Additionally, many enterprises lack the prerequisite skills within their organization to navigate a successful migration. Switching to a Spark on K8s architecture requires considerable talent to make the transition smooth and successful. Ignoring or failing to recognize underlying issues with the applications or infrastructure, such as scaling or reliability, can cause migration challenges.

Monitoring and Alerting

Kubernetes is a complex technology, and monitoring can be difficult. More so when you combine Spark with Kubernetes. Choosing the right tool to monitor and assess your Kubernetes implementation adds to this complexity. The volume, velocity, and variety of data flowing through modern large-scale data analytics platforms means that performance monitoring and optimization have outgrown human capabilities. Generic application performance monitoring software is often not designed or configured to handle big Spark on K8s workloads and other big data infrastructures. Effective and powerful Kubernetes and Spark monitoring now requires comprehensive and robust tools that are purposely designed for large-scale data workloads on Kubernetes.

Cost Management

Pepperdata’s State of Kubernetes 2023 Report highlighted another significant obstacle to the adoption of Kubernetes: cost management. Almost 60% of respondents cited “significant or unexpected spend on compute, storage, networking infrastructure, and/or cloud-based IaaS” as an impediment to Kubernetes adoption in general, whether for Spark or other workloads. Furthermore, over half cited cost savings as their primary ROI metric for their Kubernetes deployments, underscoring their focus on cost savings as a driver and success criterion for Kubernetes adoption. With cost and resource discipline becoming an increasing business imperative—and even a competitive differentiator—this scrutiny on cost control will only continue.

Pepperdata: Powerful Observability Plus Cost Optimization for Spark on Kubernetes

The whole ‘Spark vs. Kubernetes' argument has taken the back seat as the advantages of Spark on Kubernetes have become more obvious. Running Spark on Kubernetes effectively achieves accelerated product cycles and continuous operations.

The expansion of data science and machine learning technologies has accelerated the adoption of containerization. This development effectively drives the Spark on Kubernetes approach as a preferred setup for data clustering and modeling ecosystems. Spark on Kubernetes provides users the ability to abstract elastic GPUs and CPUs, as well as its on-demand scalability.

With the increasing adoption of Spark on Kubernetes naturally comes a corresponding increased attention on cost control. For clients ranging from global giants to tech startups, Pepperdata Capacity Optimizer’s ability to continuously and autonomously reduce instance hours and costs and improve utilization in real time through its Continuous Intelligent Tuning has saved millions of dollars. By informing the Kubernetes scheduler of exact resource usage and ensuring that every instance is fully utilized before a new instance is added, Pepperdata delivers 30 to 47 percent immediate cost savings with no manual application tuning and offers a guaranteed ROI between 100 and 662 percent.

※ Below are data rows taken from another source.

<file path="src/rtl/alu_defines.sv">
// alu_defines: ALU operation codes shared between decode and the ALU.
package alu_defines;
  localparam int ALU_OP_WIDTH = 4;
  localparam logic [ALU_OP_WIDTH-1:0] ALU_ADD  = 4'd0;
  localparam logic [ALU_OP_WIDTH-1:0] ALU_SUB  = 4'd1;
  localparam logic [ALU_OP_WIDTH-1:0] ALU_SLL  = 4'd2;
  localparam logic [ALU_OP_WIDTH-1:0] ALU_LTS  = 4'd3;
  localparam logic [ALU_OP_WIDTH-1:0] ALU_LTU  = 4'd4;
  localparam logic [ALU_OP_WIDTH-1:0] ALU_XOR  = 4'd5;
  localparam logic [ALU_OP_WIDTH-1:0] ALU_SRL  = 4'd6;
  localparam logic [ALU_OP_WIDTH-1:0] ALU_SRA  = 4'd7;
  localparam logic [ALU_OP_WIDTH-1:0] ALU_OR   = 4'd8;
  localparam logic [ALU_OP_WIDTH-1:0] ALU_AND  = 4'd9;
  localparam logic [ALU_OP_WIDTH-1:0] ALU_EQ   = 4'd10;
  localparam logic [ALU_OP_WIDTH-1:0] ALU_NE   = 4'd11;
  localparam logic [ALU_OP_WIDTH-1:0] ALU_GES  = 4'd12;
  localparam logic [ALU_OP_WIDTH-1:0] ALU_GEU  = 4'd13;
  localparam logic [ALU_OP_WIDTH-1:0] ALU_PASS = 4'd14;
endpackage

</file>
<file path="src/rtl/riscv_defines.sv">
// riscv_defines: RV32I encodings, the registered execute bundle and funct3-to-op helpers.
package riscv_defines;
  import alu_defines::*;
  localparam int RISCV_WORD_WIDTH = 32;
  localparam logic [6:0] OPC_LUI      = 7'b0110111;
  localparam logic [6:0] OPC_AUIPC    = 7'b0010111;
  localparam logic [6:0] OPC_JAL      = 7'b1101111;
  localparam logic [6:0] OPC_JALR     = 7'b1100111;
  localparam logic [6:0] OPC_BRANCH   = 7'b1100011;
  localparam logic [6:0] OPC_LOAD     = 7'b0000011;
  localparam logic [6:0] OPC_STORE    = 7'b0100011;
  localparam logic [6:0] OPC_OP_IMM   = 7'b0010011;
  localparam logic [6:0] OPC_OP       = 7'b0110011;
  localparam logic [6:0] OPC_MISC_MEM = 7'b0001111;
  localparam logic [6:0] OPC_SYSTEM   = 7'b1110011;
  localparam logic [2:0] F3_ADD = 3'b000;
  localparam logic [2:0] F3_SLL = 3'b001;
  localparam logic [2:0] F3_SR  = 3'b101;
  localparam logic [6:0] F7_ZERO = 7'h00;
  localparam logic [6:0] F7_ALT  = 7'h20;
  typedef struct packed {
    logic [ALU_OP_WIDTH-1:0]     alu_op;
    logic [RISCV_WORD_WIDTH-1:0] operand_a;
    logic [RISCV_WORD_WIDTH-1:0] operand_b;
    logic [4:0]                  rd_addr;
    logic                        rd_we;
    logic                        branch;
    logic                        jump;
    logic [RISCV_WORD_WIDTH-1:0] target;
    logic                        mem_re;
    logic                        mem_we;
    logic [2:0]                  funct3;
    logic [RISCV_WORD_WIDTH-1:0] store_data;
    logic [RISCV_WORD_WIDTH-1:0] pc;
    logic                        illegal;
  } decode_bundle_t;
  function automatic logic [ALU_OP_WIDTH-1:0] arith_op(input logic [2:0] f3, input logic alt);
    case (f3)
      3'b000:  return alt ? ALU_SUB : ALU_ADD;
      3'b001:  return ALU_SLL;
      3'b010:  return ALU_LTS;
      3'b011:  return ALU_LTU;
      3'b100:  return ALU_XOR;
      3'b101:  return alt ? ALU_SRA : ALU_SRL;
      3'b110:  return ALU_OR;
      default: return ALU_AND;
    endcase
  endfunction
  function automatic logic [ALU_OP_WIDTH-1:0] branch_op(input logic [2:0] f3);
    case (f3)
      3'b000:  return ALU_EQ;
      3'b001:  return ALU_NE;
      3'b100:  return ALU_LTS;
      3'b101:  return ALU_GES;
      3'b110:  return ALU_LTU;
      3'b111:  return ALU_GEU;
      default: return ALU_PASS;
    endcase
  endfunction
endpackage

</file>
<file path="src/rtl/imm_gen.sv">
// imm_gen: sign-extended immediate of the format implied by the opcode.
module imm_gen
  import riscv_defines::*;
(
  input  logic [31:0] instr_i,
  output logic [31:0] imm_o
);
  logic [6:0] opc;
  assign opc = instr_i[6:0];
  always_comb begin
    imm_o = (opc == OPC_OP_IMM || opc == OPC_LOAD || opc == OPC_JALR) ? {{20{instr_i[31]}}, instr_i[31:20]} :
            (opc == OPC_STORE)  ? {{20{instr_i[31]}}, instr_i[31:25], instr_i[11:7]} :
            (opc == OPC_BRANCH) ? {{20{instr_i[31]}}, instr_i[7], instr_i[30:25], instr_i[11:8], 1'b0} :
            (opc == OPC_LUI || opc == OPC_AUIPC) ? {instr_i[31:12], 12'b0} :
            (opc == OPC_JAL)    ? {{12{instr_i[31]}}, instr_i[19:12], instr_i[20], instr_i[30:21], 1'b0} :
            32'b0;
  end
endmodule

</file>
<file path="src/rtl/decode_stage.sv">
// decode_stage: RV32I decode, turning a fetched instruction into a registered execute bundle.
module decode_stage
  import alu_defines::*;
  import riscv_defines::*;
(
  input  logic                        clk_i,
  input  logic                        rst_i,
  input  logic                        instr_valid_i,
  output logic                        instr_ready_o,
  input  logic [31:0]                 instr_i,
  input  logic [31:0]                 pc_i,
  output logic [4:0]                  rs1_addr_o,
  output logic [4:0]                  rs2_addr_o,
  input  logic [31:0]                 rs1_data_i,
  input  logic [31:0]                 rs2_data_i,
  input  logic                        flush_i,
  output logic                        ex_valid_o,
  input  logic                        ex_ready_i,
  output logic [ALU_OP_WIDTH-1:0]     ex_alu_op_o,
  output logic [31:0]                 ex_operand_a_o,
  output logic [31:0]                 ex_operand_b_o,
  output logic [4:0]                  ex_rd_addr_o,
  output logic                        ex_rd_we_o,
  output logic                        ex_branch_o,
  output logic                        ex_jump_o,
  output logic [31:0]                 ex_target_o,
  output logic                        ex_mem_re_o,
  output logic                        ex_mem_we_o,
  output logic [2:0]                  ex_funct3_o,
  output logic [31:0]                 ex_store_data_o,
  output logic [31:0]                 ex_pc_o,
  output logic                        ex_illegal_o
);
  logic [6:0] opc, f7;
  logic [2:0] f3;
  logic [31:0] imm;
  logic accept, ill, we, valid_q, valid_d;
  decode_bundle_t bundle_d, bundle_q;
  assign opc = instr_i[6:0];
  assign f3 = instr_i[14:12];
  assign f7 = instr_i[31:25];
  assign rs1_addr_o = instr_i[19:15];
  assign rs2_addr_o = instr_i[24:20];
  assign instr_ready_o = !flush_i && (!valid_q || ex_ready_i);
  assign accept = instr_valid_i && instr_ready_o;
  imm_gen u_imm_gen (.instr_i(instr_i), .imm_o(imm));
  always_comb begin
    bundle_d = '0;
    bundle_d.alu_op = ALU_PASS;
    bundle_d.rd_addr = instr_i[11:7];
    bundle_d.funct3 = f3;
    bundle_d.store_data = rs2_data_i;
    bundle_d.pc = pc_i;
    ill = 1'b0;
    we = 1'b0;
    case (opc)
      OPC_LUI: begin
        bundle_d.operand_a = imm;
        we = 1'b1;
      end
      OPC_AUIPC: begin
        bundle_d.operand_a = pc_i;
        bundle_d.operand_b = imm;
        bundle_d.alu_op = ALU_ADD;
        we = 1'b1;
      end
      OPC_OP_IMM: begin
        bundle_d.operand_a = rs1_data_i;
        bundle_d.operand_b = (f3 == F3_SLL || f3 == F3_SR) ? {27'b0, imm[4:0]} : imm;
        bundle_d.alu_op = arith_op(f3, f3 == F3_SR && f7 == F7_ALT);
        we = 1'b1;
        ill = (f3 == F3_SLL && f7 != F7_ZERO) || (f3 == F3_SR && f7 != F7_ZERO && f7 != F7_ALT);
      end
      OPC_OP: begin
        bundle_d.operand_a = rs1_data_i;
        bundle_d.operand_b = rs2_data_i;
        bundle_d.alu_op = arith_op(f3, f7 == F7_ALT);
        we = 1'b1;
        ill = !(f7 == F7_ZERO || (f7 == F7_ALT && (f3 == F3_ADD || f3 == F3_SR)));
      end
      OPC_BRANCH: begin
        bundle_d.operand_a = rs1_data_i;
        bundle_d.operand_b = rs2_data_i;
        bundle_d.alu_op = branch_op(f3);
        bundle_d.branch = 1'b1;
        bundle_d.target = pc_i + imm;
        ill = (f3 == 3'b010 || f3 == 3'b011);
      end
      OPC_JAL, OPC_JALR: begin
        bundle_d.operand_a = pc_i;
        bundle_d.operand_b = 32'd4;
        bundle_d.alu_op = ALU_ADD;
        bundle_d.jump = 1'b1;
        bundle_d.target = (opc == OPC_JAL) ? pc_i + imm : (rs1_data_i + imm) & ~32'd1;
        we = 1'b1;
        ill = (opc == OPC_JALR && f3 != 3'b000);
      end
      OPC_LOAD, OPC_STORE: begin
        bundle_d.operand_a = rs1_data_i;
        bundle_d.operand_b = imm;
        bundle_d.alu_op = ALU_ADD;
        bundle_d.mem_re = (opc == OPC_LOAD);
        bundle_d.mem_we = (opc == OPC_STORE);
        we = (opc == OPC_LOAD);
        ill = (opc == OPC_LOAD) ? (f3 == 3'b011 || f3 == 3'b110 || f3 == 3'b111) : (f3 > 3'b010);
      end
      OPC_MISC_MEM: ill = (f3 != 3'b000);
      default: ill = 1'b1;
    endcase
    ill = ill || (instr_i[1:0] != 2'b11);
    bundle_d.illegal = ill;
    bundle_d.rd_we = we && !ill && (instr_i[11:7] != 5'd0);
    bundle_d.branch = bundle_d.branch && !ill;
    bundle_d.jump = bundle_d.jump && !ill;
    bundle_d.mem_re = bundle_d.mem_re && !ill;
    bundle_d.mem_we = bundle_d.mem_we && !ill;
  end
  assign valid_d = flush_i ? 1'b0 : accept ? 1'b1 : ex_ready_i ? 1'b0 : valid_q;
  always_ff @(posedge clk_i or posedge rst_i) begin
    if (rst_i) begin
      valid_q <= 1'b0;
      bundle_q <= '0;
      bundle_q.alu_op <= ALU_PASS;
    end else begin
      valid_q <= valid_d;
      if (accept) bundle_q <= bundle_d;
    end
  end
  assign ex_valid_o = valid_q;
  assign ex_alu_op_o = bundle_q.alu_op;
  assign ex_operand_a_o = bundle_q.operand_a;
  assign ex_operand_b_o = bundle_q.operand_b;
  assign ex_rd_addr_o = bundle_q.rd_addr;
  assign ex_rd_we_o = bundle_q.rd_we;
  assign ex_branch_o = bundle_q.branch;
  assign ex_jump_o = bundle_q.jump;
  assign ex_target_o = bundle_q.target;
  assign ex_mem_re_o = bundle_q.mem_re;
  assign ex_mem_we_o = bundle_q.mem_we;
  assign ex_funct3_o = bundle_q.funct3;
  assign ex_store_data_o = bundle_q.store_data;
  assign ex_pc_o = bundle_q.pc;
  assign ex_illegal_o = bundle_q.illegal;
endmodule

</file>
<file path="config.mk">
export PLATFORM = sky130hd
export DESIGN_NAME = decode_stage
export DESIGN_NICKNAME = d
export VERILOG_FILES = /design/src/rtl/alu_defines.sv /design/src/rtl/riscv_defines.sv /design/src/rtl/imm_gen.sv /design/src/rtl/decode_stage.sv
export SDC_FILE = /design/constraint.sdc
export NUM_CORES = 1
export LEC_CHECK = 0
export BUFFER_PORTS_ARGS = -buffer_cell sky130_fd_sc_hd__buf_2
export CORE_MARGIN = 2
export CORE_UTILIZATION = 30
export DETAILED_ROUTE_END_ITERATION = 6
export PLACE_DENSITY = 0.54
export SYNTH_ARGS = -nofsm -noshare
export SYNTH_HDL_FRONTEND = slang
export SYNTH_SLANG_ARGS = --single-unit
</file>
<file path="constraint.sdc">
create_clock -name clk_i -period 6.6 [get_ports clk_i]
set_input_delay 0.99 -clock clk_i [delete_from_list [all_inputs] [get_ports clk_i]]
set_output_delay 0.99 -clock clk_i [all_outputs]
set_load 0.005 [all_outputs]
</file>
==> impl_results.html, run 1 <==
<table>
<tr><th>Metric</th><th>Value</th></tr>
<tr><th colspan="2">Outcome</th></tr>
<tr><td>Result of the run</td><td>finished, final reports clean</td></tr>
<tr><th colspan="2">Die</th></tr>
<tr><td>Effective utilization at floorplan</td><td>0.304</td></tr>
<tr><td>Core Area</td><td>37600 um2</td></tr>
<tr><td>Die Height</td><td>199 um</td></tr>
<tr><td>Chip width</td><td>199 um</td></tr>
<tr><td>Number of standard-cell rows in the floorplan</td><td>71</td></tr>
<tr><td>Die Footprint</td><td>39600 um2</td></tr>
<tr><td>Top-Level Pins</td><td>323</td></tr>
<tr><th colspan="2">Layout</th></tr>
<tr><td>Layout Area Growth over Synthesis</td><td>24.1%</td></tr>
<tr><td>Fraction of layout cells with a size suffix above 1</td><td>0.238</td></tr>
<tr><td>Nets</td><td>1864</td></tr>
<tr><td>Post-layout util</td><td>0.377</td></tr>
<tr><td>Layout Cells excl Fill</td><td>~2200</td></tr>
<tr><th colspan="2">Timing</th></tr>
<tr><td>Final hold violations</td><td>0</td></tr>
<tr><td>Shortest clock period the worst path allows after layout</td><td>between 5000 and 6000 ps</td></tr>
<tr><td>Max Slew Vio Count</td><td>0</td></tr>
<tr><td>Worst-case clock skew</td><td>9.18 ps</td></tr>
<tr><td>Slew HR</td><td>0.214</td></tr>
<tr><td>Final critical-path share of the clock period</td><td>0.812</td></tr>
<tr><td>Accumulated negative setup slack</td><td>0 ps</td></tr>
<tr><td>Setup violators final</td><td>0</td></tr>
<tr><td>Max Fclk</td><td>187 MHz</td></tr>
<tr><td>Unrepaired setup endpoints after global routing</td><td>false</td></tr>
<tr><td>Slew @ Worst Pin</td><td>around 1200 ps</td></tr>
<tr><td>Worst hold-check slack</td><td>467 ps</td></tr>
<tr><th colspan="2">Detailed routing</th></tr>
<tr><td>Total length of routed wires</td><td>about 47000 um</td></tr>
<tr><td>Via-per-instance ratio</td><td>5.31</td></tr>
<tr><td>DRC marker count from the first detailed-route iteration</td><td>931</td></tr>
<tr><td>Post-detailed-route wirelength per cell</td><td>between 20 and 25 um</td></tr>
<tr><td>DRC violations left</td><td>0</td></tr>
<tr><td>Drt pass-1 iters</td><td>6</td></tr>
<tr><td>Count of nets left with antenna violations after detail routing</td><td>0</td></tr>
<tr><td>Total vias in the final route</td><td>around 12000</td></tr>
<tr><th colspan="2">Placement</th></tr>
<tr><td>Number of placed cells counting well taps</td><td>approximately 2200</td></tr>
<tr><td>Estimated wirelength of the detail-placed design</td><td>35200 um</td></tr>
<tr><td>Port Buffers</td><td>322</td></tr>
<tr><td>GP Congestion</td><td>0.897</td></tr>
<tr><th colspan="2">Critical path</th></tr>
<tr><td>Worst path max stage delay</td><td>960 ps</td></tr>
<tr><td>Family with the most delay on the worst path</td><td>compound AO/OA/AOI/OAI gates</td></tr>
<tr><td>Worst Setup End Kind</td><td>flip-flop</td></tr>
<tr><td>Cell seen most often among critical-path stages</td><td>sky130_fd_sc_hd__a21o_1</td></tr>
<tr><td>Worst-case register-to-register setup slack</td><td>3890 ps</td></tr>
<tr><td>Endpoint of the lowest-slack register-to-register path</td><td>ex_target_o[31]</td></tr>
<tr><td>Crit Reg-Reg Startpoint</td><td>ex_valid_o</td></tr>
<tr><td>Worst reg-to-reg path cell count</td><td>6</td></tr>
<tr><td>WP buf/inv</td><td>1</td></tr>
<tr><td>Required arrival time at the worst endpoint</td><td>between 6000 and 7000 ps</td></tr>
<tr><td>Critical path arrival</td><td>5690 ps</td></tr>
<tr><td>Worst-path fanout max</td><td>12</td></tr>
<tr><td>Critical-path cell with the highest stage delay</td><td>sky130_fd_sc_hd__o21ai_0</td></tr>
<tr><td>Critical Path, Cell by Cell</td><td>buf_2, nand2_1, nor3_1, and3_1, a21boi_0, o21ai_0, ha_1, a21o_1, a21o_1, a21o_1, a21oi_1, o21ai_0, a41oi_1, xnor2_1, a22oi_1, o31ai_1</td></tr>
<tr><td>Worst Path Class, Setup</td><td>input pin to flip-flop</td></tr>
<tr><td>Sort of element at the start of the critical path</td><td>input pin</td></tr>
<tr><th colspan="2">Clock tree</th></tr>
<tr><td>Sinks on Clock Net</td><td>approximately 180</td></tr>
<tr><td>H-tree depth</td><td>4</td></tr>
<tr><td>Hold-fix buffers, CTS</td><td>0</td></tr>
<tr><td>CTS tree</td><td>built</td></tr>
<tr><td>Clock latency on the worst-skew pair</td><td>450 ps</td></tr>
<tr><td>CTS max path bufs</td><td>2</td></tr>
<tr><td>Clock buffers created by TritonCTS</td><td>17</td></tr>
<tr><td>Register clock-pin slew on the reported worst setup and hold paths</td><td>70 ps</td></tr>
<tr><td>Count of instances resized after the clock tree is built</td><td>0</td></tr>
<tr><td>Root buffer cell</td><td>sky130_fd_sc_hd__clkbuf_16</td></tr>
<tr><td>Buffer count from post-CTS setup fixing</td><td>0</td></tr>
<tr><th colspan="2">Global routing</th></tr>
<tr><td>Vias in the first global route</td><td>11265</td></tr>
<tr><td>Maximum number of pins on one net before global-route repair</td><td>79</td></tr>
<tr><td>Antenna violations before repair</td><td>1</td></tr>
<tr><td>Total Routing Usage GR</td><td>0.238</td></tr>
<tr><td>Residual overflow from global routing</td><td>0</td></tr>
<tr><td>Global-route wire length before repair</td><td>70200 um</td></tr>
<tr><th colspan="2">Min path</th></tr>
<tr><td>Worst hold path depth</td><td>2</td></tr>
<tr><td>Origin of the worst min-delay path</td><td>ex_store_data_o[25]</td></tr>
<tr><td>Worst-case hold path end point</td><td>ex_store_data_o[25]</td></tr>
<tr><td>Hold crit path type</td><td>flip-flop to flip-flop</td></tr>
<tr><th colspan="2">Yosys</th></tr>
<tr><td>Post-Syn Nets</td><td>1588</td></tr>
<tr><td>Number of distinct library cells after synthesis</td><td>66</td></tr>
<tr><td>Top_reg_cell synth</td><td>sky130_fd_sc_hd__dfrtp_1</td></tr>
<tr><td>Post-Syn Area</td><td>roughly 11000 um2</td></tr>
<tr><td>Yosys warns</td><td>0</td></tr>
<tr><td>EDFF count, synth</td><td>0</td></tr>
<tr><td>Gate Count Post-Synth</td><td>1386</td></tr>
<tr><td>Seq cells post-synth</td><td>179</td></tr>
<tr><td>Mean instance size in the synthesized netlist</td><td>slightly above 8 um2</td></tr>
<tr><td>Share of async-settable or async-resettable flops after synthesis</td><td>1.00</td></tr>
<tr><td>Proportion of synthesized chip area in sequential cells</td><td>0.393</td></tr>
<tr><th colspan="2">Power</th></tr>
<tr><td>Leakage power summed over all cells</td><td>7.16 nW</td></tr>
<tr><td>Pwr Total</td><td>approximately 0.0029 W</td></tr>
<tr><td>Pwr per Cell Area</td><td>207 nW/um2</td></tr>
<tr><td>Peak VDD IR</td><td>186 uV</td></tr>
<tr><th colspan="2">Run</th></tr>
<tr><td>Total of max-cap violations</td><td>0</td></tr>
</table>
## placed cells by master, fill, tap and decap left out, types with 11 or more instances in the layout
| cell | instances |
|---|---|
| sky130_fd_sc_hd__o21ai_0 | 139 |
| sky130_fd_sc_hd__buf_2 | 322 |
| sky130_fd_sc_hd__a21o_1 | 20 |
| sky130_fd_sc_hd__and2_1 | 15 |
| sky130_fd_sc_hd__a211oi_1 | 11 |
| sky130_fd_sc_hd__and3_1 | 11 |
| sky130_fd_sc_hd__clkbuf_16 | 17 |
| sky130_fd_sc_hd__dfrtp_1 | 176 |
| sky130_fd_sc_hd__ha_1 | 67 |
| sky130_fd_sc_hd__a222oi_1 | 21 |
| sky130_fd_sc_hd__nand3_1 | 20 |
| sky130_fd_sc_hd__a21oi_1 | 70 |
| sky130_fd_sc_hd__nor3_1 | 13 |
| sky130_fd_sc_hd__nor2_1 | 79 |
| sky130_fd_sc_hd__a221oi_1 | 18 |
| sky130_fd_sc_hd__nand2_1 | 374 |
| sky130_fd_sc_hd__inv_1 | 18 |
| sky130_fd_sc_hd__xor2_1 | 17 |
| sky130_fd_sc_hd__xnor2_1 | 40 |
| sky130_fd_sc_hd__buf_4 | 18 |
| sky130_fd_sc_hd__a22oi_1 | 48 |
## per-layer routing
layer,vias to the layer above,global-route usage,part of all wire
li1,5486,-,-
met1,5594,0.321,0.44
met2,485,0.385,0.46
met3,46,0.0464,0.075
met4,0,0.0721,0.022
met5,-,0,0
## synthesized netlist by cell type (8+ instances only)
library cell | count | area [um2]
sky130_fd_sc_hd__nand2_1 | 375 | 1410
sky130_fd_sc_hd__dfrtp_1 | 176 | 4400
sky130_fd_sc_hd__o21ai_0 | 139 | 696
sky130_fd_sc_hd__nor2_1 | 79 | 297
sky130_fd_sc_hd__a21oi_1 | 70 | 350
sky130_fd_sc_hd__ha_1 | 67 | 838
sky130_fd_sc_hd__clkbuf_1 | 60 | 225
sky130_fd_sc_hd__a22oi_1 | 48 | 360
sky130_fd_sc_hd__xnor2_1 | 40 | 350
sky130_fd_sc_hd__a222oi_1 | 21 | 210
sky130_fd_sc_hd__a21o_1 | 20 | 150
sky130_fd_sc_hd__nand3_1 | 20 | 100
sky130_fd_sc_hd__inv_1 | 19 | 71.3
sky130_fd_sc_hd__a221oi_1 | 18 | 158
sky130_fd_sc_hd__xor2_1 | 17 | 149
sky130_fd_sc_hd__and2_1 | 16 | 100
sky130_fd_sc_hd__nor3_1 | 13 | 65.1
sky130_fd_sc_hd__buf_4 | 12 | 90.1
sky130_fd_sc_hd__a211oi_1 | 11 | 82.6
sky130_fd_sc_hd__and3_1 | 11 | 68.8
sky130_fd_sc_hd__nor2b_1 | 10 | 62.6
sky130_fd_sc_hd__a22o_1 | 9 | 78.8
sky130_fd_sc_hd__a31oi_1 | 8 | 50.1
## worst min-delay path, stage by stage, from the launching register on
cell	delay, ps
sky130_fd_sc_hd__dfrtp_1	340
sky130_fd_sc_hd__nand2_1	50
sky130_fd_sc_hd__nand2_1	50
## sequential cells by signal (all words and copies together), names as in the netlist, 3 cells and up
name	cells
ex_operand_b_o	32
ex_alu_op_o	4
ex_store_data_o	32
ex_rd_addr_o	5
ex_funct3_o	3
ex_pc_o	32
ex_target_o	32
ex_operand_a_o	32
## through the flow
step	worst slack [ps]	area, um2
6_report	1240	14200
5_1_grt	840	14200
4_1_cts	1400	14200
3_5_place_dp	903	13500
3_3_place_gp	980	13500
2_1_floorplan	756	11400
## cells by family (layout without fill, tap and decap cells)
group | after synthesis | after routing | synth area share
muxes | 1 | 1 | 0.000877
AOI/OAI and AO/OA | 413 | 413 | 0.239
adders and majority gates | 69 | 69 | 0.0770
DFF | 179 | 179 | 0.393
and+or+nand+nor | 565 | 565 | 0.209
other | 0 | 1 | 0
buffers and inverters | 102 | 391 | 0.0383
xor gates and xnor gates | 57 | 57 | 0.0437
## cell type report
type,count,area (um2)
antenna,1,2.50
clock buffer,20,467
clock inverter,12,191
fill,3965,23400
inverter,19,78.8
multi-input combinational,1105,6560
sequential,179,4480
tap,511,639
timing repair buffer,340,1750
## where the power goes
group | switching (W) | internal, W | total (W)
sequential | 0.0000410 | 0.00118 | 0.00122
combinational | 0.000329 | 0.000202 | 0.000531
clock | 0.000502 | 0.000675 | 0.00118
## worst max path at each step
| stage | startpoint | end | slack, ps | depth (start not counted) |
|---|---|---|---|---|
| after CTS | instr_i[5] | ex_target_o[28] | 1400 | 15 |
| after global routing | instr_i[4] | ex_target_o[30] | 840 | 15 |
| after floorplan | rst_i | ex_alu_op_o[0] | 760 | 1 |
| after global placement | instr_i[5] | ex_target_o[28] | 980 | 15 |
| final | instr_i[5] | ex_target_o[30] | 1240 | 16 |
| after detailed placement | instr_i[5] | ex_target_o[28] | 900 | 15 |
Note: power is estimated with default switching activity, not from simulation.
==> run 2: changes to the inputs <==
==> constraint.sdc (replaced) <==
create_clock -name clk_i -period 5.13 [get_ports clk_i]
set_input_delay 0.7695 -clock clk_i [delete_from_list [all_inputs] [get_ports clk_i]]
set_output_delay 0.7695 -clock clk_i [all_outputs]
set_load 0.005 [all_outputs]
==> run 2 against run 1 <==
Compared with the run above: clock skew grew 0.57 ps; register-to-register slack lost 1500 ps; sequential cell count is the same; worst hold slack better by 3.3 ps; sequential power increased by 29%; non-clock buffer count up 19; clock power up 14%; largest power group unchanged.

Optimization with Enhanced Observability for Apache Spark

Alongside Real-Time Cost Optimization, Pepperdata also provides the option for full-stack observability and real-time insights across all of your Apache Spark on Kubernetes workloads—at no additional cost to you.

For those interested in additional visibility into their Apache Spark cluster and application activity, Pepperdata’s observability dashboard offers deep insights not readily available through general-purpose monitoring or out-of-the-box performance management tools. Pepperdata’s dashboard is a complement to Pepperdata Capacity Optimizer and available at no extra cost to customers of Capacity Optimizer. Pepperdata’s combination of Real-Time Cost Optimization and additional observability empowers you to both optimize and understand the performance and cost of your large-scale data analytics clusters and applications.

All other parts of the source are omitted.